24 ℃静置培养3~4 d,过滤收集幼嫩菌丝体,用无菌水、甘露醇洗涤4次;加入混合酶液中(2%溶壁酶 1%纤维素酶 1%蜗牛酶,0.22 μm滤膜过滤灭菌)。
于30 ℃、60 r/min条件下酶解2.5~3.5 h,酶解后的原生质体粗酶液通过G2烧结玻璃漏斗过滤分离原生质体和菌丝片段,原生质体滤液用0.6 mol/L甘露醇进行离心。
(4 000 r/min、10 min)、洗涤和浓缩(重复2~3次,离心前在离心管中预先加入60%蔗糖垫在离心管底部)。

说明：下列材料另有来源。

==> flow/design.v (excerpt) <==
module error_correction # (
    parameter puf_sig_length     = 256,
    parameter ipid_N             = 16
)
(
    input                                clk,
    input                                rst_n,
    input        [1:0]                   pcm_instruction,
    input        [puf_sig_length-1:0]    pcm_puf_in,
    input                                pcm_puf_in_valid,
    input        [$clog2(ipid_N)-1:0]    pcm_ipid_number,
    output logic [puf_sig_length-1:0]    pcm_puf_out,
    output logic                         pcm_puf_out_valid,
    output logic                         pcm_S_c  
);
Size: roughly 10000 cells after synthesis, roughly 1800 flip-flops, ~90000 sq um of cells after synthesis.
Settings: LEC_CHECK=0, ABC_AREA=1, CAP_MARGIN=25, CELL_PAD_IN_SITES_GLOBAL_PLACEMENT=2, CORE_ASPECT_RATIO=0.53, CORE_MARGIN=4, CORE_UTILIZATION=40, CTS_CLUSTER_DIAMETER=199, GPL_TIMING_DRIVEN=0, HOLD_SLACK_MARGIN=-0.07, MAX_ROUTING_LAYER=met4, MIN_ROUTING_LAYER=met2, SLEW_MARGIN=20; clock period 5.0 ns.
run.sh (not shown) runs the stock make flow with config.mk's settings and CLKGATE_MAP_FILE=.
The baseline ended with an error in 5_1_grt.
Change:
- CAP_MARGIN: 25 -> 20
- CELL_PAD_IN_SITES_DETAIL_PLACEMENT: default -> 2
- CORE_ASPECT_RATIO: 0.53 -> default
- CORE_MARGIN: 4 -> 2
- CORE_UTILIZATION: 40 -> 35
- CTS_CLUSTER_DIAMETER: 199 -> default
- HOLD_SLACK_MARGIN: -0.07 -> default
- MAX_ROUTING_LAYER: met4 -> default
- SETUP_SLACK_MARGIN: default -> 0.72
- SLEW_MARGIN: 20 -> 35
- TNS_END_PERCENT: default -> 75
The changed run went through all stages and came out clean.
Area after synthesis is unchanged.
Synthesized cell count stays the same.
Die area came out higher by 12%.
Change:
- ABC_AREA: 1 -> default
- CELL_PAD_IN_SITES_DETAIL_PLACEMENT: 2 -> default
- CELL_PAD_IN_SITES_GLOBAL_PLACEMENT: 2 -> default
- CORE_UTILIZATION: 35 -> 40
- GPL_TIMING_DRIVEN: 0 -> default
- MIN_ROUTING_LAYER: met2 -> default
- PLACE_DENSITY: default -> 0.6
- SETUP_SLACK_MARGIN: 0.72 -> default
- SLEW_MARGIN: 35 -> 20
- TNS_END_PERCENT: 75 -> default
- clock period: 5.0 -> 3.88 ns (I/O delays scaled with it)
Final area drops by 11%. Clock power came out higher by 18%. Core utilization is higher by 6.1 points. Via count decreases by 58%. Clock skew fell by 0.019 ns.
Change:
- MIN_ROUTING_LAYER: default -> met2
- PLACE_DENSITY: 0.6 -> default
- TNS_END_PERCENT: default -> 75
- clock period: 3.88 -> 5.0 ns (I/O delays scaled with it)
Outcome: Via count increases by 30%; cell area decreases by 2.7%; synthesized cell count is unchanged; worst setup slack is better by 0.53 ns; register-to-register slack is better by 1.2 ns; sequential share of layout area increases by 1.5 points.
Change:
- MIN_ROUTING_LAYER: met2 -> default
- PLACE_DENSITY: default -> 0.6
- TNS_END_PERCENT: 75 -> default
Effect: Routed wire length drops by 3.6%; total power drops by 2.2%; sequential cell count is unchanged; utilization drops by 0.24 points; clock skew drops by 0.021 ns; via count drops by 25%; first-iteration DRC count drops by 60%.
Change:
- CORE_ASPECT_RATIO: default -> 0.53
- CTS_CLUSTER_DIAMETER: default -> 199
- GPL_TIMING_DRIVEN: default -> 1
- HOLD_SLACK_MARGIN: default -> -0.07
- MAX_ROUTING_LAYER: default -> met4
- MIN_ROUTING_LAYER: default -> met2
- PLACE_DENSITY: 0.6 -> default
- PLACE_DENSITY_LB_ADDON: default -> 0.06
Power is higher by 2.1%. Die size barely changes. Worst setup slack got worse by 0.18 ns.

---

Starting RTL as in the previous note.
make LEC_CHECK=0 CAP_MARGIN=20 CORE_MARGIN=2 CORE_UTILIZATION=58 CTS_CLUSTER_SIZE=41 SETUP_SLACK_MARGIN=-0.06 SLEW_MARGIN=20 TNS_END_PERCENT=5 finish   # period 3.29 ns
Change:
CORE_UTILIZATION = 70   (was 58)
CTS_CLUSTER_SIZE = 49   (was 41)
SETUP_SLACK_MARGIN = default   (was -0.06)
TNS_END_PERCENT = default   (was 5)
clock period = 2.21 ns   (was 3.29 ns; I/O delays follow)
Result: The changed run aborted during global routing (5_1_grt); synthesized area stays the same; die size goes down by 17%; synthesized cell count is unchanged.
Change:
CORE_UTILIZATION = 64   (was 70)
CTS_CLUSTER_SIZE = default   (was 49)
clock period = 2.15 ns   (was 2.21 ns; I/O delays follow)
Result: The new run completed and failed the layout checks on negative setup slack; synthesized area stays the same; die size increases by roughly a tenth; synthesized cell count does not change.
Change:
CORE_UTILIZATION = 65   (was 64)
CTS_CLUSTER_SIZE = 51   (was default)
HOLD_SLACK_MARGIN = 0.29   (was default)
PLACE_DENSITY = 0.6   (was default)
Result: The changed run finished but failed the layout checks on negative setup slack; clock-buffer cell count went down by 4; area after synthesis does not change; hold slack gains 0.21 ns; flip-flop count is unchanged; sequential power is about the same; maximum frequency went down by a little under a tenth; synthesized cell count stays the same; setup slack loses 0.24 ns.

---

Setup of build 89:
Starting RTL as in the previous note.
Design error_correction, start of the top module:
module error_correction # (
    parameter puf_sig_length     = 256,
    parameter ipid_N             = 16
)
(
    input                                clk,
    input                                rst_n,
    input        [1:0]                   pcm_instruction,
    input        [puf_sig_length-1:0]    pcm_puf_in,
    input                                pcm_puf_in_valid,
    input        [$clog2(ipid_N)-1:0]    pcm_ipid_number,
    output logic [puf_sig_length-1:0]    pcm_puf_out,
    output logic                         pcm_puf_out_valid,
    output logic                         pcm_S_c  
);
clock: 5.72 ns
lec_check: 0
abc_area: 0
cap_margin: 20
cell_pad_in_sites_detail_placement: 2
cell_pad_in_sites_global_placement: 2
core_aspect_ratio: 0.56
core_margin: 9
core_utilization: 70
gpl_timing_driven: 1
hold_slack_margin: -0.03
min_routing_layer: met2
setup_slack_margin: 0.72
slew_margin: 10
tns_end_percent: 30
Status(build 89) = ERROR, stage = global placement (3_3_place_gp)
What build 4 does differently from build 89 at the input level:
Settings: removing TNS_END_PERCENT (formerly 30); removing CELL_PAD_IN_SITES_DETAIL_PLACEMENT (formerly 2); removing MIN_ROUTING_LAYER (formerly met2); removing HOLD_SLACK_MARGIN (formerly -0.03); setting CTS_CLUSTER_SIZE to 36 for the first time; removing GPL_TIMING_DRIVEN (formerly 1); removing CORE_ASPECT_RATIO (formerly 0.56); removing ABC_AREA (formerly 0); removing CELL_PAD_IN_SITES_GLOBAL_PLACEMENT (formerly 2); removing SETUP_SLACK_MARGIN (formerly 0.72); changing CORE_MARGIN from 9 to 2; changing SLEW_MARGIN from 10 to 20; changing the clock period (ns, I/O delays scaled along) from 5.72 to 2.95.
[summary]
Changes observed in build 4 relative to build 89: core outline area increased about 0.7%; area of the chip went down; number of nets at floorplan comparable; die width went down by 130 um; synthesized area did not really move. Cell row count (build 4 vs. build 89) increases by more than a quarter. What the final checks of build 4 revealed, after a flow that finished every stage, was a layout that fails on max-capacitance violations, max-slew violations, negative setup slack. Build 89 is listed as incomplete: the tool reported an error in global placement (3_3_place_gp) and the run ended there.
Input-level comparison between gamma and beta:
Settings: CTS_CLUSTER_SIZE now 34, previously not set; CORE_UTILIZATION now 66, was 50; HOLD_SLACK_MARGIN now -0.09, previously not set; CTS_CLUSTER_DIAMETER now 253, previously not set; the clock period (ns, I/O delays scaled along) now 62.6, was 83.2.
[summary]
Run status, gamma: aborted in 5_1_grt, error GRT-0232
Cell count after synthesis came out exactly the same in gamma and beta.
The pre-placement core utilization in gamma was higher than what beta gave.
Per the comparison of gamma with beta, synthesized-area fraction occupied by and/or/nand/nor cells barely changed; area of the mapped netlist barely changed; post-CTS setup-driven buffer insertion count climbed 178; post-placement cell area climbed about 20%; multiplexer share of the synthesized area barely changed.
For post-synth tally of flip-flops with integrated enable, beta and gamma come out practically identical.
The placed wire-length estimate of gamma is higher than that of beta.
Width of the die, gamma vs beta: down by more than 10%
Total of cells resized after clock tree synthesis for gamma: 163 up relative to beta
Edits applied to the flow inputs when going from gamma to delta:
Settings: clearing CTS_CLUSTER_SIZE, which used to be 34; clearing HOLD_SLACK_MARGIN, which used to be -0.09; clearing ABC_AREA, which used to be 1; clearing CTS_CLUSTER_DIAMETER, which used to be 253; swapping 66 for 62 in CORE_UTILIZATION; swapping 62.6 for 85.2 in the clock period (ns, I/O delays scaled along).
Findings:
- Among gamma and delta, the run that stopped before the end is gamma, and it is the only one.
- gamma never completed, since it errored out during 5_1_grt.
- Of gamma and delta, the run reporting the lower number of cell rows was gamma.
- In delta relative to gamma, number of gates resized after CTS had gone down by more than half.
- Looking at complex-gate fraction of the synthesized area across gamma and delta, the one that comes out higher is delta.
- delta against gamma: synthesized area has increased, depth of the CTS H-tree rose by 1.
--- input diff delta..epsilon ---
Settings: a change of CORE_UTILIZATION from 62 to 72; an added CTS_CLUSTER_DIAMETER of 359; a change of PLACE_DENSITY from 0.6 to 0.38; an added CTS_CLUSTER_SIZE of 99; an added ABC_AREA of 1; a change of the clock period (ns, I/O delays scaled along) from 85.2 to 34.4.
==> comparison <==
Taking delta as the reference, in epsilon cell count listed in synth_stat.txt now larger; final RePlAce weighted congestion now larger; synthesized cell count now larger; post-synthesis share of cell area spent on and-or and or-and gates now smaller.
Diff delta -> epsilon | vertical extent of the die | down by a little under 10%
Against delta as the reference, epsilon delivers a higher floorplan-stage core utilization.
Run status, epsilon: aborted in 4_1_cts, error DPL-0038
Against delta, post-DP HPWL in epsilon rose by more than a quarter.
== exp/violet ==
Design pointwise_layer_stream, start of the top module:
module pointwise_layer_stream #(
    parameter DATA_W   = 8,
    parameter ACC_W    = 64,
    parameter CIN      = 16,
    parameter COUT     = 16,
    parameter PAR_CIN       = 8,
    parameter PAR_COUT       = 4
)(
    input  wire clk,
    input  wire reset,
    input  wire [CIN*DATA_W-1:0]  s_axis_tdata,
    input  wire                   s_axis_tvalid,
    output wire                   s_axis_tready,
    output wire [COUT*DATA_W-1:0] m_axis_tdata,
    output wire                   m_axis_tvalid,
    input  wire                   m_axis_tready,
    input  wire                         pw_wr_en,
    input  wire [$clog2(COUT*CIN)-1:0]  pw_wr_addr,
    input  wire signed [DATA_W-1:0]     pw_wr_data,
    output wire o_intr
);
Settings: LEC_CHECK=0, CAP_MARGIN=20, CORE_MARGIN=2, CORE_UTILIZATION=15, SLEW_MARGIN=20; clock period 12.7 ns.
run.sh (not shown) runs the stock make flow with config.mk's settings and CLKGATE_MAP_FILE=.
The following lists how exp/maple was set up differently from exp/violet:
Settings: CORE_UTILIZATION changed from 15 to 65; the clock period (ns, I/O delays scaled along) changed from 12.7 to 8.12.
==> results <==
- Wire length on met2 ended up about 5.5% lower on exp/maple than on exp/violet.
- Against exp/violet, exp/maple reports a detailed-route wire length that is lower.
- exp/maple vs exp/violet: final area down by a little under 10%
- In the reports for exp/maple and exp/violet, the smaller final standard cell utilization of the core belongs to exp/violet.
- Of the two candidates, exp/violet has the better post-route worst setup slack and exp/maple the worse one.
- exp/maple -> exp/violet: average size of a mapped cell delta 0, exact match
- Against exp/violet, exp/maple comes in 3.7 points higher on logic gate fraction of the total cell area.
- Compared with exp/violet, exp/maple is hungrier on power.
- Changes observed in exp/maple relative to exp/violet: data arrival time of the critical path went down; met2 layer usage reported by global route went up; count of clock-buffer cells in the layout went down.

得到纯净的原生质体浓缩液,采用血球计数板对酶解液和浓缩液中的原生质体进行计数。
挑取六妹羊肚菌等菌株2块,接种于置有玻璃纸(直径8.5~9.0 cm)的CYM平板上,24 ℃倒置培养72 h,长刀片刮下幼嫩菌丝,采用上述方法制备原生质体浓缩液。
1.3.2原生质体的再生
原生质体浓缩液用0.6 mol/L甘露醇适当稀释后取 100~200 μL涂布于CYM再生培养基平板进行再生培养。
或对涂布于CYM再生培养基平板上的原生质体进行紫外 线(ultraviolet,UV)诱变后再进行再生培养(紫外诱变条件: 18 W紫外灯、距离32 cm、照射30 s,红光灯下操作)。